This read-write lock performs extremely well. It is as fast as the dumb spinlock rwlock for low writer fraction, and nearly as fast as the dumb ticketlock rwlock for large number of writers. It also doesn't suffer any slowdown when there is no contention, taking 3.7 seconds for all cases. With contention:

This algorithm is five times faster than using a simple spin lock for the reader-dominated case. Its only drawback is that it is difficult to upgrade read locks into write locks atomically. (It can be done, but then rwticket_wrunlock() needs to use an atomic instruction, and the resulting code becomes quite a bit slower.) This drawback is the reason why this algorithm is not used within the Linux kernel. Some parts depend on the fact that if you have a read lock, then acquiring a new read lock recursively will always succeed. However, if that requirement were to be removed, this algorithm probably would be a good replacement.

One final thing to note is that the read-write ticket lock is not optimal. The problem is the situation where readers and writers alternate in the wait queue: writer (executing), reader 1, writer, reader 2. The two reader threads can be shuffled so that they execute in parallel. i.e. the second reader should probably not have to wait until the second writer finishes to execute. Fortunately, this situation is encountered rarely when the thread count is low. For four processors and threads, this happens one time in 16 if readers and writers are equally likely, and less often otherwise. Unfortunately, as the number of threads increases this will lead to an asymptotic factor of two slowdown compared with the optimal ordering.

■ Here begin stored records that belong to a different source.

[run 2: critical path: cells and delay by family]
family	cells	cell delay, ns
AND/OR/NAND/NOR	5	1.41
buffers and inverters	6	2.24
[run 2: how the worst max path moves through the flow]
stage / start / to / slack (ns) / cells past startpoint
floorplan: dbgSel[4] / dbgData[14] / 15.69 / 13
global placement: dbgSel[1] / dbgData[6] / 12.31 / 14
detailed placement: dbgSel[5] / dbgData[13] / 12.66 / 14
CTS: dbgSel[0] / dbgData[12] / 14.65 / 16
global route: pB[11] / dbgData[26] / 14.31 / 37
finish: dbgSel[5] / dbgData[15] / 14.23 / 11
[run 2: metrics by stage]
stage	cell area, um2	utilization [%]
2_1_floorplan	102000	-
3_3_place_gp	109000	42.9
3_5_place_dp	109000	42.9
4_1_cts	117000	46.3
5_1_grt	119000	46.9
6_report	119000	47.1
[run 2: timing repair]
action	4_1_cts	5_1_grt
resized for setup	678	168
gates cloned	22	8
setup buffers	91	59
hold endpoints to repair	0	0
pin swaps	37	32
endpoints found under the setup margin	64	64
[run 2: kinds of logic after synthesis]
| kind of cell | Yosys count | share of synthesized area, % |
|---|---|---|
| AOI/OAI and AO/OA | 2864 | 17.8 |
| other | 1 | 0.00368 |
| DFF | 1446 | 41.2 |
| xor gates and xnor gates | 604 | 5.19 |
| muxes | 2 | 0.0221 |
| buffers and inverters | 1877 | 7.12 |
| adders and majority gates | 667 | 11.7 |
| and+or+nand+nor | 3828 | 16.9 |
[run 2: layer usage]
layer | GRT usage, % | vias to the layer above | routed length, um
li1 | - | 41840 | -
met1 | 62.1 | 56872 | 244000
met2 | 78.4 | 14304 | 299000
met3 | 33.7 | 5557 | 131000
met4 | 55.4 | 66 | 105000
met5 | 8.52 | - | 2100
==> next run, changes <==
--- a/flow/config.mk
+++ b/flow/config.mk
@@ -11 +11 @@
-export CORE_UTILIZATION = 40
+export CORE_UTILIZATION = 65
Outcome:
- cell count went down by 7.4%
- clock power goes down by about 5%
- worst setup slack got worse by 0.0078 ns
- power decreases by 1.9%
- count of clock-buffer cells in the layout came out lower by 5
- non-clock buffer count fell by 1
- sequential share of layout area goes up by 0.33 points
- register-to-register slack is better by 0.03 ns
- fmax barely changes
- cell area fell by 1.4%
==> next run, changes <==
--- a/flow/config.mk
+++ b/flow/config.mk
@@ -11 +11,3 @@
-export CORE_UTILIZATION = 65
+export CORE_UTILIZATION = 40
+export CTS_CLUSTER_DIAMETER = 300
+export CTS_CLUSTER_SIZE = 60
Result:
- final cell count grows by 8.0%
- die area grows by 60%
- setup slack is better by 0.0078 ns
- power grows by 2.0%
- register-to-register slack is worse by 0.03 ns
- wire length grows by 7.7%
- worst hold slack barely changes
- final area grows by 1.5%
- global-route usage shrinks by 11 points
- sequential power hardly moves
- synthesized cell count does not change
Background: an optimization exercise with open tools, aiming at small area, a short achievable clock period and few clock cycles. Do not read the settings as production practice.
The RTL was checked by simulation tests, not by an equivalence proof against the original design.
Power is estimated from default activity; no workload was simulated.

== zinc ==
Design ahb_lite_fir_filter, start of the top module:
module ahb_lite_fir_filter(
    input logic clk,
    input logic n_rst,
    input logic hsel,
    input logic [3:0] haddr,
    input logic hsize,
    input logic [1:0] htrans,
    input logic hwrite,
    input logic [15:0] hwdata,
    output logic [15:0] hrdata,
    output logic hresp
);
    logic        wr_q;           
    logic [3:0]  a_q;
    logic        sz_q;
    logic [13:4][7:0] regs;      
    logic [7:1]  reg14;          
    logic        busy, err;
    logic [15:0] fir_out;
    logic [16:0] r_q;
    logic [13:4] be;
    assign hresp = hsel & ((hwrite & ((haddr <= 4'd3) | (haddr == 4'd15)))
                         | (~hwrite & (haddr == 4'd15)));
    always_comb begin
        for (int i = 4; i <= 13; i++)
            be[i] = wr_q & (a_q[3:1] == i[3:1]) & (sz_q | (a_q[0] == i[0]));
    end
    wire be14 = wr_q & (a_q == 4'd14);
    wire start_sample = be[4] | be[5];
    wire start_load = be14 & hwdata[0];
    always_ff @(posedge clk, negedge n_rst) begin
        if (!n_rst) begin
            wr_q <= 1'b0;
            a_q <= '0;
            sz_q <= 1'b0;
            for (int i = 4; i <= 13; i++) regs[i] <= '0;
            reg14 <= '0;
        end else begin
            wr_q <= hsel & (htrans != 2'b00) & hwrite & ~hresp;
            a_q <= haddr;
            sz_q <= hsize;
            for (int i = 4; i <= 13; i++)
                if (be[i]) regs[i] <= i[0] ? hwdata[15:8] : hwdata[7:0];
            if (be14) reg14 <= hwdata[0] ? 7'd0 : hwdata[7:1];
        end
    end
    magnitude mag_u(.in(r_q), .out(fir_out));
    logic [7:0] rb [0:15];
    always_comb begin
  ...
Size in the first run: ~44 I/O pins.
export LEC_CHECK = 0
export CAP_MARGIN = 30
export CORE_MARGIN = 2
export CORE_UTILIZATION = 40
export CTS_CLUSTER_DIAMETER = 100
export CTS_CLUSTER_SIZE = 20
export SETUP_SLACK_MARGIN = 5
export SLEW_MARGIN = 30
export TNS_END_PERCENT = 100
create_clock -name core_clock -period 10.0 [get_ports {clk}]
run.sh (not shown) runs the stock make flow with config.mk's settings and CLKGATE_MAP_FILE= SYNTH_SCRIPT=/design/flow/synth_recipe.tcl, a recipe that flattens the netlist after the stock synthesis.
zinc | stages: all done | timing, DRC, antenna: all pass
Testbench counts of zinc, summed over its fixed seeds: cycles 2,696.
The following lists how amber was set up differently from zinc:
Settings: CTS_CLUSTER_SIZE now 25, was 20; CORE_UTILIZATION now 55, was 40.
==> flow/flow/run.sh (new file) <==
#!/bin/bash
set -euo pipefail
bash standard.sh \
    "BUFFER_PORTS_ARGS=-buffer_cell sky130_fd_sc_hd__buf_2" \
    MATCH_CELL_FOOTPRINT=0 \
    SETUP_SLACK_MARGIN=5.3 \
    finish > orfs_make.log 2>&1
==> flow/standard.sh (new file) <==
#!/bin/bash
# synth_recipe.tcl (not shown) runs the flow's synth.tcl, then flattens the netlist and writes it again
# the make line also repeats each setting of config.mk as NAME=value (left out here)
make -C /OpenROAD-flow-scripts/flow DESIGN_CONFIG=/design/flow/config.mk WORK_HOME=/design/flow/orfs CLKGATE_MAP_FILE= SYNTH_SCRIPT=/design/flow/synth_recipe.tcl "${@:-finish}"
removed: flow/run.sh
Notes after the runs:
On sequential share of layout area: amber sits above zinc.
[compare] base=zinc new=amber: reg2reg setup slack +0.13 ns, signed area change from the synthesized netlist to the final layout -0.49 points, shortest clock period the worst path allows after layout -0.16 ns.
zinc → amber: measured slew at the worst slew-check pin shrank by 0.021 ns, worst clock skew grew by 0.013 ns, worst setup slack after layout grew by 0.16 ns, standard-cell row count shrank by about 14%.
Detailed route, amber vs zinc: via total higher for amber
Compared with zinc, amber shows post-layout net count that has gone up slightly.
Between amber and zinc, the cell leakage power does not differ in any meaningful way.
What indigo does differently from amber at the input level:
==> flow/run.sh (new file) <==
#!/bin/bash
# synth_recipe.tcl (not shown) runs the flow's synth.tcl, then flattens the netlist and writes it again
# the make line also repeats each setting of config.mk as NAME=value (left out here)
make -C /OpenROAD-flow-scripts/flow DESIGN_CONFIG=/design/flow/config.mk WORK_HOME=/design/flow/orfs CLKGATE_MAP_FILE= SYNTH_SCRIPT=/design/flow/synth_recipe.tcl finish
removed: flow/flow/run.sh
removed: flow/standard.sh
indigo completed every stage of the flow, and the final layout passed the timing, design-rule and antenna checks.
Compared with amber, indigo shows a lower internal power component.
Summary — wire length, indigo relative to amber: lower, by 520 microns.
[compare] base=amber new=indigo: power consumed by the clock network went down, count of clock-buffer cells in the layout went up, final design area excluding fillers went down, slack of the critical path went up, relative area of non-clock buffer cells in the final design went up.
amber consumes more power than indigo.
> inputs changed (indigo -> nickel)
Settings: CTS_CLUSTER_SIZE changed from 25 to 30; CORE_UTILIZATION changed from 55 to 40.
Results
| placement row count | nickel vs indigo | 16% higher |. Compared with indigo, in nickel wire length shows a reduction of 220 microns; total power after layout shows an increase of 0.99%; worst-case vdd ir drop shows a reduction of 5.5%; power share of the sequential group shows a reduction of 0.2 points; global-route track usage on met2 shows a reduction of 14 points. Going from indigo to nickel, total instance count after detailed placement grows by 171. The run showing the greater initial standard-cell utilization of the core is indigo. nickel against indigo; power spent charging and discharging nets is up slightly.

==> separate check: timing with driven ports <==
In the flow no input, the clock included, has a driving cell. The finished layouts below were timed again as built, in two steps. Step 1, drivers: a clkbuf_16 drives clk and a buf_2 each remaining input, both assumed. Step 2 also shifts input and output timing later by t, the mid clock arrival at the registers, as if the neighbouring blocks saw the same clock. a / b / c = ideal / step 1 / step 2; a / b = the first two.
| run | shift t [ns] | setup WS [ns] | latest minus earliest clock arrival (ns) | worst slew at a driven data input, ns | pins driven straight from the clock port |
|---|---|---|---|---|---|
| zinc | 0.627 | 4.862 / 4.803 / 5.117 | 0.035 / 0.035 | 0.05 | 1 |
| amber | 0.605 | 5.023 / 4.963 / 5.330 | 0.049 / 0.048 | 0.05 | 1 |
| indigo | 0.596 | 5.032 / 4.974 / 5.123 | 0.040 / 0.040 | 0.05 | 1 |
| nickel | 0.604 | 4.890 / 4.831 / 5.130 | 0.038 / 0.038 | 0.05 | 1 |
After both steps setup and hold are still met in every run listed.
This is an optimization exercise on Yosys and OpenROAD, whose aim is small area and a short achievable clock period, not a production implementation. RTL that was checked went through simulation tests only; none was proved equivalent to the original. No functional check of the RTL was part of runs 2 to 4. Power figures rest on the tool's default switching activity, not on a simulated workload.

### flow/run.sh
#!/bin/bash
cp standard.sh standard_sh.log
export BUFFER_PORTS_ARGS="-buffer_cell sky130_fd_sc_hd__buf_1"
bash standard.sh > standard.log 2>&1
### standard.sh
#!/bin/bash
# synth_recipe.tcl (not shown) runs the flow's synth.tcl, then flattens the netlist and writes it again
# the make line also repeats each setting of config.mk as NAME=value (left out here)
make -C /OpenROAD-flow-scripts/flow DESIGN_CONFIG=/design/flow/config.mk WORK_HOME=/design/flow/orfs CLKGATE_MAP_FILE= SYNTH_SCRIPT=/design/flow/synth_recipe.tcl "${@:-finish}"
### config.mk
export PLATFORM = sky130hd
export DESIGN_NAME = mm2s_dds_modulator
export DESIGN_NICKNAME = mm2s_dds_modulator
export VERILOG_FILES = /design/flow/design.v
export SDC_FILE = /design/flow/constraint.sdc
export NUM_CORES = 4
export LEC_CHECK = 0
export CAP_MARGIN = 20
export CORE_MARGIN = 2
export CORE_UTILIZATION = 40
export CTS_CLUSTER_DIAMETER = 120
export CTS_CLUSTER_SIZE = 24
export SETUP_SLACK_MARGIN = 2.3
export SLEW_MARGIN = 20
### constraint.sdc
create_clock -name core_clock -period 5.5 [get_ports {S_AXI_CLK}]
set_input_delay 1.1000 -clock core_clock [delete_from_list [all_inputs] [get_ports {S_AXI_CLK}]]
set_output_delay 1.1000 -clock core_clock [all_outputs]
set_load 0.01 [all_outputs]
### design.v
package dds_modulator_pkg;
parameter FCLK_MHZ = 125;
parameter ENABLE_BIT = 0;
parameter DEBUG_BIT = 1;
parameter STATE_BITS = 3;    
parameter CONT_NO_MOD =     3'b?01;    
parameter CONT_MOD_FREC =   3'b111;
parameter CONT_MOD_PHASE =  3'b011;
parameter PULS_NO_MOD =     3'b?00;
parameter PULS_MOD_FREC =   3'b110;
parameter PULS_MOD_PHASE =  3'b010;
parameter PULS_NO_MOD_TB =     3'b000;
parameter CONT_NO_MOD_TB =  3'b001;    
parameter PERIOD_COUNTER_BITS = 15;
parameter PINC_BITS = 30;    
parameter BARKER_2 = 2'b10;
parameter BARKER_3 = 3'b110;
parameter BARKER_4 = 4'b1011;
parameter BARKER_5 = 5'b11101;
parameter BARKER_7 = 7'b1110010;
parameter BARKER_11 = 11'b11100010010;
parameter BARKER_13 = 13'b1111100110101;
parameter PHASE_OFFSET_180 = 536870911;
parameter MAX_DEBUG_PACKETS = 125000;
endpackage
`timescale 1ns / 1ps
module mm2s_dds_modulator(
    input wire          S_AXI_CLK,
    input wire          S_AXI_ARESETN,
    output wire         S_AXI_AWREADY,
    input wire   [31:0] S_AXI_AWADDR,
    input wire          S_AXI_AWVALID,
    output wire         S_AXI_WREADY,
    input wire   [31:0] S_AXI_WDATA,
    input wire   [3:0]  S_AXI_WSTRB,
    input wire          S_AXI_WVALID,
    input wire          S_AXI_BREADY,
    output wire  [1:0]  S_AXI_BRESP,
    output wire         S_AXI_BVALID,
    output wire         S_AXI_ARREADY,
    input wire   [31:0] S_AXI_ARADDR,
    input wire          S_AXI_ARVALID,
    input wire          S_AXI_RREADY,
    output wire  [31:0] S_AXI_RDATA,
    output wire  [1:0]  S_AXI_RRESP,
    output wire         S_AXI_RVALID,
    output wire dds_en_o,
    output wire [71:0] m_axis_modulation_tdata,
    output wire m_axis_modulation_tvalid,
    output wire m_axis_modulation_tlast,
    input wire m_axis_modulation_tready
);
    wire clk  = S_AXI_CLK;
    wire rstn = S_AXI_ARESETN;
    localparam [16:0] LFSR_LAST = 17'h1C742;
    reg w_data, w_resp;
    reg [2:0] widx;      
    always @(posedge clk) begin
        if (!rstn) begin
            w_data <= 1'b0;
            w_resp <= 1'b0;
        end else begin
            w_data <= w_data ? ~S_AXI_WVALID : (~w_resp & S_AXI_AWVALID);
            w_resp <= w_resp ? ~S_AXI_BREADY : (w_data & S_AXI_WVALID);
        end
    end
    assign S_AXI_AWREADY = ~(w_data | w_resp);
    assign S_AXI_WREADY  = w_data;
    assign S_AXI_BVALID  = w_resp;
    assign S_AXI_BRESP   = 2'b00;
    wire aw_bad = |S_AXI_AWADDR[1:0] | |S_AXI_AWADDR[7:5] | (S_AXI_AWADDR[4] & S_AXI_AWADDR[3]);
    always @(posedge clk)
        if (!w_data) widx <= aw_bad ? 3'd7 : S_AXI_AWADDR[4:2];
    wire wr = w_data & S_AXI_WVALID;
    wire we0 = wr & (widx == 3'd0);
    wire we1 = wr & (widx == 3'd1);
    wire we2 = wr & (widx == 3'd2);
    wire we3 = wr & (widx == 3'd3);
    wire we4 = wr & (widx == 3'd4);
    wire we5 = wr & (widx == 3'd5);
    reg [31:0] cfg0, cfg1, cfg2, cfg3, cfg4, cfg5;
    reg tlast_q;
    wire ld0 = rstn & we0, hd0 = rstn & ~we0;
    wire ld1 = rstn & we1, hd1 = rstn & ~we1;
    wire ld2 = rstn & we2, hd2 = rstn & ~we2;
    wire ld3 = rstn & we3, hd3 = rstn & ~we3;
    wire ld4 = rstn & we4, hd4 = rstn & ~we4;
    wire ld5 = rstn & we5, hd5 = rstn & ~we5;
    wire [31:0] wd = S_AXI_WDATA;
    wire [2:0]  sb_x   = we1 ? wd[2:0] : cfg1[2:0];
    wire [12:0] code_x = we5 ? wd[12:0] : cfg5[12:0];
    wire [31:0] cfg0_n;
    assign cfg0_n[0]    = (ld0 & wd[0]) | (hd0 & cfg0[0]);
    assign cfg0_n[1]    = !rstn ? 1'b0 : cfg0[1] ? ~tlast_q : (we0 & wd[1]);
    assign cfg0_n[31:2] = ({30{ld0}} & wd[31:2]) | ({30{hd0}} & cfg0[31:2]);
    wire [31:0] cfg1_n = {({29{ld1}} & wd[31:3]) | ({29{hd1}} & cfg1[31:3]), {3{rstn}} & sb_x};
    wire [31:0] cfg2_n = ({32{ld2}} & wd) | ({32{hd2}} & cfg2);
    wire [31:0] cfg3_n = ({32{ld3}} & wd) | ({32{hd3}} & cfg3);
    wire [31:0] cfg4_n = ({32{ld4}} & wd) | ({32{hd4}} & cfg4);
    wire [31:0] cfg5_n = {({19{ld5}} & wd[31:13]) | ({19{hd5}} & cfg5[31:13]), {13{rstn}} & code_x};
    always @(posedge clk) begin
        cfg0 <= cfg0_n;
        cfg1 <= cfg1_n;
        cfg2 <= cfg2_n;
        cfg3 <= cfg3_n;
        cfg4 <= cfg4_n;
        cfg5 <= cfg5_n;
    end
    reg r_valid;
    reg [31:0] rdata;
    always @(posedge clk) begin
        if (!rstn) r_valid <= 1'b0;
        else       r_valid <= r_valid ? ~S_AXI_RREADY : S_AXI_ARVALID;
    end
    assign S_AXI_ARREADY = ~r_valid;
    assign S_AXI_RVALID  = r_valid;
    assign S_AXI_RDATA   = rdata;
    assign S_AXI_RRESP   = 2'b00;
    wire ar_bad = |S_AXI_ARADDR[1:0] | |S_AXI_ARADDR[7:5];
    reg [31:0] rsel;
    always @(*) begin
        case (S_AXI_ARADDR[4:2])
            3'd0: rsel = cfg0;
            3'd1: rsel = cfg1;
            3'd2: rsel = cfg2;
            3'd3: rsel = cfg3;
            3'd4: rsel = cfg4;
            3'd5: rsel = cfg5;
            default: rsel = 32'd0;
        endcase
        if (ar_bad) rsel = 32'd0;
    end
    always @(posedge clk)
        if (!r_valid) rdata <= rsel;
    wire        en     = cfg0[0];
    wire        dbg    = cfg0[1];
    wire [2:0]  sb     = cfg1[2:0];
    wire [14:0] period = cfg2[14:0];
    wire [29:0] pinc   = cfg3[29:0];
    wire [29:0] phigh  = cfg4[29:0];
    wire [29:0] delta  = cfg5[29:0];
    wire [3:0]  bnum   = cfg5[31:28];
    reg  [14:0] pcnt;
    reg         ge_q;        
    reg         tz_q;        
    reg  [29:0] mcnt;
    reg  [3:0]  bcnt;
    reg         sel_m_q;     
    reg         sel_p_q;     
    reg         offset_q;    
    reg  [16:0] lfsr;
    wire pto_n = sb[0] | ~ge_q;             
    wire [14:0] pcnt_inc = pcnt + 15'd1;
    wire        p_clr  = !sb[0] && pcnt == period;
    wire        p_inc  = !sb[0] && en;
    wire [14:0] pcnt_x = p_clr ? 15'd0 : p_inc ? pcnt_inc : pcnt;
    wire [14:0] pcnt_n = {15{rstn}} & pcnt_x;
    wire [14:0] tau_w  = wd[30:16];
    wire        ge_hw, ge_iw;        
    dds_cmp_ge #(.W(15), .L(4)) u_ge_hw (.a(pcnt), .b(tau_w), .ge(ge_hw));
    dds_cmp_ge #(.W(15), .L(4)) u_ge_iw (.a(pcnt_inc), .b(tau_w), .ge(ge_iw));
    wire        ge_ir  = (&pcnt) ? tz_q : (ge_q | (pcnt_inc == cfg2[30:16]));
    wire        ge_w   = p_clr ? ~|tau_w : p_inc ? ge_iw : ge_hw;
    wire        ge_r   = p_clr ? tz_q : p_inc ? ge_ir : ge_q;
    wire        ge_x   = we2 ? ge_w : ge_r;
    wire        tz_n   = !rstn | (we2 ? ~|tau_w : tz_q);
    wire ge_n = !rstn | ge_x;
    wire        ramp  = sb[2] & sb[1];
    wire        run   = en & sb[1] & pto_n;
    wire        mcmp;
    dds_cmp_ge #(.W(30), .L(5)) u_mcmp (.a(mcnt), .b(phigh), .ge(mcmp));
    wire [29:0] mstart = ramp ? pinc : 30'd0;
    wire [29:0] msum;
    dds_add #(.W(30), .L(5)) u_madd (.a(mcnt), .b(sb[2] ? delta : 30'd1), .s(msum));
    wire [29:0] mcnt_n = (run && !mcmp) ? msum : mstart;
    wire        barker_en = ~sb[2] & sb[1] & pto_n;
    wire        bwrap     = (bcnt == bnum - 4'd1);
    wire [3:0]  bcnt_inc  = bcnt + 4'd1;
    wire        bstep     = run & mcmp;
    wire [3:0]  bcnt_n    = (!barker_en) ? 4'd0 : !bstep ? bcnt : bwrap ? 4'd0 : bcnt_inc;
    wire [15:0] code_n    = {3'b000, code_x};
    wire        code_hold = code_n[bcnt];
    wire        code_inc  = bwrap ? code_n[0] : code_n[bcnt_inc];
    wire        code_bit  = (!barker_en) ? code_n[0] : bstep ? code_inc : code_hold;
    wire        bmode_n   = ~sb_x[2] & sb_x[1];
    wire        offset_n  = bmode_n & ~code_bit;
    wire        pon_n  = sb_x[0] | ~ge_x;
    wire        ramp_n = sb_x[2] & sb_x[1];
    wire        cnt_go  = rstn & m_axis_modulation_tready & en & dbg & ~tlast_q;
    wire [16:0] lfsr_n  = cnt_go ? {lfsr[15:0], ~(lfsr[16] ^ lfsr[13])} : 17'd0;
    wire        tlast_n = cnt_go & (lfsr == LFSR_LAST);
    always @(posedge clk) begin
        pcnt     <= pcnt_n;
        ge_q     <= ge_n;
        tz_q     <= tz_n;
        mcnt     <= mcnt_n;
        bcnt     <= bcnt_n;
        offset_q <= offset_n;
        sel_m_q  <= ramp_n & pon_n;
        sel_p_q  <= ~ramp_n & pon_n;
        lfsr     <= lfsr_n;
        tlast_q  <= tlast_n;
    end
    assign dds_en_o = en;
    assign m_axis_modulation_tvalid = en & m_axis_modulation_tready;
    assign m_axis_modulation_tlast  = tlast_q;
    assign m_axis_modulation_tdata  = {7'b0, ~sb[0] & ge_q, 2'b00, 1'b0, {29{offset_q}}, 2'b00,
                                       ({30{sel_m_q}} & mcnt) | ({30{sel_p_q}} & pinc)};
endmodule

The obvious thing to do to fix this is to add a test to see if readers should be reordered in wait-order. However, since the effect is so rare with four concurrent threads, it is extremely hard (if not impossible) to add the check with a low enough overhead that the result is a performance win. Thus it seems that the problem of exactly which algorithm is best will need to be revisited when larger multicore machines become common.

Comments

sfuerst said...

The article has been updated to improve the reference to the creation of the read-write ticket lock algorithm. Also some extra discussion of the non-optimality of the algorithm is added at the end.

Cory said...

In the function "static int ticket_trylock(ticketlock *t)", should the following line of code changed from:

unsigned cmpnew = ((unsigned) me << 16) + menew;

to be

unsigned cmpnew = ((unsigned) menew << 16) + me;

I think it is to update the "users" part with the increased 1, right?

sfuerst said...

Oops, you are right. I didn't check the trylock routines nearly as well as the lock+unlock ones. :-/ I've updated the article with the fix.

Cory said...

In fact this document is quite good for me to understand these locks. I thus tried the ticket based reader/writer lock, but it seems it has some problems also. The following is the test code that I use:

rwticket ticket;

int main (void)
{
rwticket_init(&ticket);
rwticket_rdtrylock(&ticket);//should ok
rwticket_wrtrylock(&ticket);//should fail
rwticket_rdunlock(&ticket);
rwticket_wrtrylock(&ticket);//should ok
rwticket_rdtrylock(&ticket);//should fail
rwticket_wrtrylock(&ticket);//should fail
rwticket_wrunlock(&ticket);
rwticket_wrtrylock(&ticket);//should ok
rwticket_wrlock(&ticket);//should wait
}

and the following is the output:

coryxie@coryxie-t60:~/test-code$ ./rwlock
rwticket_rdtrylock OK, users 1, readers 1, writers 0
rwticket_wrtrylock BUSY, users 1, readers 1, writers 0
rwticket_rdunlock, users 1, readers 1, writers 1
rwticket_wrtrylock OK, users 1, readers 1, writers 2 <===should OK, actual OK
rwticket_rdtrylock OK, users 2, readers 2, writers 2 <===should fail, actual OK
rwticket_wrtrylock OK, users 2, readers 2, writers 3 <===should fail, actual OK
rwticket_wrunlock, users 2, readers 3, writers 4
rwticket_wrtrylock BUSY, users 2, readers 3, writers 4
rwticket_wrlock enter, users 2, readers 3, writers 4
rwticket_wrlock wait, users 3, readers 3, writers 4

I think once any rwticket_rdtrylock() or rwticket_wrtrylock() succeed to gain the lock, any other tries for the writer lock (wr, lock, try lock) should either fail or wait.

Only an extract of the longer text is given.